SIN ESPINAS
El gran capitán

Por Javier de la Rosa
2 min
Opinión14-05-2007
Desviarse un grado del camino puede ser devastador. Los marineros como Juan Sebastián Elcano sabían que esa pequeña equivocación podría abocarle a la muerte junto a toda su tripulación. Un grado más o menos marcado en la brújula al fijar el rumbo podía suponer terminar en Alaska cuando se pretendía llegar a la Tierra del Fuego. Esta misma disyuntiva es la que ha de plantearse cada persona en el viaje de su vida. Un viaje largo donde ese pequeño extravío apenas se aprecia cuando el trayecto recorrido es poco; pero que puede ir acrecentándose inexorablemente a medida que nuestra trayectoria vital avanza.

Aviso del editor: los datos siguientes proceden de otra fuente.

## config.mk

```make
export PLATFORM = sky130hd
export DESIGN_NAME = scabf_csr
export DESIGN_NICKNAME = d
export VERILOG_FILES = /design/src/sv/scabf_pkg.sv /design/src/sv/scabf_csr.sv
export SDC_FILE = /design/constraint.sdc
export NUM_CORES = 1
export LEC_CHECK = 0
export ABC_AREA = 1
export BUFFER_PORTS_ARGS = -buffer_cell sky130_fd_sc_hd__buf_2
export CORE_ASPECT_RATIO = 1.1
export CORE_MARGIN = 1.5
export CORE_UTILIZATION = 45
export CTS_CLUSTER_SIZE = 40
export DETAILED_ROUTE_END_ITERATION = 7
export PLACE_DENSITY_LB_ADDON = 0.25
export SYNTH_ARGS = -nofsm -noshare
export SYNTH_HDL_FRONTEND = slang
export SYNTH_SLANG_ARGS = --single-unit
```

## constraint.sdc

```tcl
create_clock -name clock -period 1.1 [get_ports clock]
set_input_delay 0.055 -clock clock [delete_from_list [all_inputs] [get_ports clock]]
set_output_delay 0.055 -clock clock [all_outputs]
set_load 0.05 [all_outputs]
```

## src/sv/scabf_pkg.sv

```systemverilog
`timescale 1ns / 1ps
// ---------------------------------------------------------------------------
// scabf_pkg
// Types and constants shared by the six-channel alpha-beta filter.
// ---------------------------------------------------------------------------
package scabf_pkg;

   localparam int POS_W     = 40;
   localparam int VEL_W     = 48;
   localparam int STATE_W   = POS_W + VEL_W;
   localparam int DT_W      = 16;
   localparam int SAMPLE_W  = 16;
   localparam int CHAN_W    = 3;
   localparam int ALPHA_W   = 17;
   localparam int BETA_W    = 25;
   localparam int DIV_NUM_W = 56;
   localparam int DIV_CNT_W = $clog2(DIV_NUM_W + 1);

   localparam int CSR_ADDR_W = 4;
   localparam int CSR_DATA_W = 32;

   localparam logic [ALPHA_W-1:0] ALPHA_ONE = 17'd65536;
   localparam logic [BETA_W-1:0]  BETA_ONE  = 25'd16777216;

   localparam logic [ALPHA_W-1:0] ALPHA_ACCEL_RST = 17'd32768;
   localparam logic [BETA_W-1:0]  BETA_ACCEL_RST  = 25'd16777;
   localparam logic [ALPHA_W-1:0] ALPHA_GYRO_RST  = 17'd42598;
   localparam logic [BETA_W-1:0]  BETA_GYRO_RST   = 25'd150995;

   localparam logic [1:0] REG_ALPHA_ACCEL = 2'd0;
   localparam logic [1:0] REG_BETA_ACCEL  = 2'd1;
   localparam logic [1:0] REG_ALPHA_GYRO  = 2'd2;
   localparam logic [1:0] REG_BETA_GYRO   = 2'd3;

   typedef struct packed {
      logic [ALPHA_W-1:0] alpha_accel;
      logic [BETA_W-1:0]  beta_accel;
      logic [ALPHA_W-1:0] alpha_gyro;
      logic [BETA_W-1:0]  beta_gyro;
   } gains_type;

   typedef enum logic [3:0] {
      ST_IDLE,
      ST_READ,
      ST_PRED_LO,
      ST_PRED_HI,
      ST_PRED,
      ST_RESID,
      ST_POS_LO,
      ST_POS_HI,
      ST_POS,
      ST_BETA_LO,
      ST_BETA_HI,
      ST_DIV_START,
      ST_DIV_WAIT,
      ST_VEL,
      ST_DONE
   } state_type;

endpackage

```

## src/sv/scabf_csr.sv

```systemverilog
`timescale 1ns / 1ps
// ---------------------------------------------------------------------------
// scabf_csr
// Gain registers behind the configuration port.
// ---------------------------------------------------------------------------
module scabf_csr (
   input  logic                             clock,
   input  logic                             reset,
   input  logic                             psel,
   input  logic                             penable,
   input  logic                             pwrite,
   input  logic [scabf_pkg::CSR_ADDR_W-1:0] paddr,
   input  logic [scabf_pkg::CSR_DATA_W-1:0] pwdata,
   output logic [scabf_pkg::CSR_DATA_W-1:0] prdata,
   output logic                             pready,
   output scabf_pkg::gains_type             gains
);
   import scabf_pkg::*;

   gains_type  gains_ff;
   logic [1:0] reg_idx;
   logic       wr_en;

   assign reg_idx = paddr[3:2];
   assign wr_en   = psel && penable && pwrite;
   assign pready  = 1'b1;
   assign gains   = gains_ff;

   always_ff @(posedge clock) begin
      if (reset) begin
         gains_ff.alpha_accel <= ALPHA_ACCEL_RST;
         gains_ff.beta_accel  <= BETA_ACCEL_RST;
         gains_ff.alpha_gyro  <= ALPHA_GYRO_RST;
         gains_ff.beta_gyro   <= BETA_GYRO_RST;
      end else if (wr_en) begin
         case (reg_idx)
            REG_ALPHA_ACCEL: gains_ff.alpha_accel <= pwdata[ALPHA_W-1:0];
            REG_BETA_ACCEL:  gains_ff.beta_accel  <= pwdata[BETA_W-1:0];
            REG_ALPHA_GYRO:  gains_ff.alpha_gyro  <= pwdata[ALPHA_W-1:0];
            REG_BETA_GYRO:   gains_ff.beta_gyro   <= pwdata[BETA_W-1:0];
            default: ;
         endcase
      end
   end

   always_comb begin
      case (reg_idx)
         REG_ALPHA_ACCEL: prdata = CSR_DATA_W'(gains_ff.alpha_accel);
         REG_BETA_ACCEL:  prdata = CSR_DATA_W'(gains_ff.beta_accel);
         REG_ALPHA_GYRO:  prdata = CSR_DATA_W'(gains_ff.alpha_gyro);
         REG_BETA_GYRO:   prdata = CSR_DATA_W'(gains_ff.beta_gyro);
         default:         prdata = '0;
      endcase
   end

endmodule

```

==> reports/metrics.cfg <==
[synth]
syn_area_um2=3840
netlist.area_leader.share_pct=43.8
synth_area_leader_cell=dfxtp_1
synthTopCellsByArea=dfxtp_1, nand2_1, nor2_1
yosys_warnings=0
synthDistinctLibCells=19
seq_area_frac_synth_pct=43.8
syn_avg_cell_area_um2=6.62
ys_ff_latch=84
synthCells=580

[detailed_routing]
drt-total-wl_um=12700
first_iter_violations=278
drc=0
antenna_left=0
vias_per_cell=5.13
vias=4466
first_pass_iters=5
wire_per_inst_um=14.6

[critical_path]
path_delay_family=flip-flops
crit_slowest_cell=dfxtp_2
crit_type=flip-flop to primary output
r2r-end=gains[46]
cp-start-kind=flip-flop
path_cells=a22o_4, buf_8
worstPathRequired_ns=1.04
worst-path-max-fanout=3
r2r-start=gains[46]
slowest_delay_ns=0.36
worst_r2r_path_depth=3
rrSetupSlack_ns=0.40
path_buf_inv=1
end_kind=primary output
worstPathArrival_ns=1.10

[sta]
fin_crit_sh_pct=105
hold_viol=0
fmax_mhz=862
rsz0062_at_grt=yes
timing.hold.ws_ns=0.0356
setup_ws_ns=-0.0595
setup_viol=12
fin_setup_tns_ns=-0.357
skew_ns=0
period_minus_slack_ns=1.16
final_max_slew_viol_count=0

[pwr]
combPwrFrac_pct=21.6
clkPwrFrac_pct=32.6
ir_worst_vdd_mv=0.748
p_sw_mw=2.25
p_leak_nw=2.83
pwr-share-seq_pct=45.8
netSwitchingFraction_pct=32.4
power.density_nw_per_um2=1200
p_int_mw=4.69

[grt]
grt_usage_pct=26.3
gr-total-overflow=0
grt_antenna_before_repair=0
grt_pass1_vias=4070
grt_max_degree=43
grt_pass1_wl_um=19500

[die]
die_area_um2=9100
initial_core_util_pct=46.2
die_h_um=99.9
rows=35
die_x_um=91.1
ioPinCount=158
core_area_um2=8320

[placed_design]
routabilityCongestion=0.820
io_buffers=140
pre_cts_slack_ns=-0.0754
placed_cell_area_um2=4980
dpl.hpwl_um=8130

[clock_tree]
cts.sink_count=84
cts_inserted_buffers=9
clock-root-buffer=clkbuf_8
clk_path_buf_depth=2
cts_tree=done
clkSlewWorstSetupHoldPaths_ns=0.09
h-tree-depth=3
insertion_delay_ns=0.34

[cells_and_area]
ff_latch_area_um2=1780
nets=796
fin_area_um2=5770
largest_reg_flops=84
layout_commonest_cell=nand2_1
multi_input_area_um2=1950
area_delta_synth_final_pct=50.2
drive_above_1_share_pct=40.9
nFillCells=669
final_cell_mix=nand2_1, nor2_1, buf_2, nand3_1, dfxtp_2
fin_util_pct=69.3
antenna_cells=0

[worst_hold_path]
hp-start=pwdata[21]
worstHoldEndpoint=gains[63]
hold_depth=5
hp-class=input pin to flip-flop

[status]
violations=negative setup slack
status=complete, but fails checks

[job]
max_cap_violations=0

-- cell families after synthesis --
logic type | after synthesis | share of synthesized area, %
AOI/OAI and AO/OA | 9 | 1.95
buffers and inverters | 72 | 9.12
DFF | 84 | 43.8
other | 2 | 0.196
and+or+nand+nor | 413 | 45.0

Y está claro, que todo ser humano prefiere llegar a su destino que perderse. Este dilema se plantea con especial fuerza en la clase política. Y ahora que entramos en periodo electoral, estaría bien que todos -políticos y votantes- indagáramos sobre esta cuestión. En el mapa político, el correcto trazado de nuestra ruta nos llevará a las tierras cálidas del bien común, mientras que una mala elección de la itinerario hará que demos con nuestros huesos en la frías, áridas y profundamente solitarias tierras del interés personal. Por eso, el marinero sabio escoge la brújula precisa que más confianza le inspira. Esa que le marca siempre el norte, incluso en medio de la oscuridad, de la tempestad o de la niebla. El navegante prudente no escatima el aprendizaje de todos aquellos conocimientos legados a través de la tradición por los grandes capitanes de navío. Esos que conocieron los trucos de la mar porque superaron su miedo y osaron desafiarlo. El marino humilde que al reconocer que no es nada al lado de la inmensidad del océano se monta sólo en aquella barca cuya madera resista siempre los golpes del oleaje y aguante las fisuras por las que siempre se cuela algo de agua. Sólo así, tanto el marino como el político, no sucumben en las profundidades del mar, de la corrupción del poder y del dinero, del egoísmo, de la falsa fama que es la infamia y del subjetivismo ideológico que sólo responde a la ambición personal de imponer la sola visión de la cosas. Porque el buen marinero sabe que sólo podrá llegar a buen puerto si cuenta con su tripulación. Por todo eso, los votantes debemos elegir a un buen capitán, ese que guíe la nave del país en el que vivimos teniendo más fe en la brújula que le indica el norte del bien común que únicamente en su propio criterio.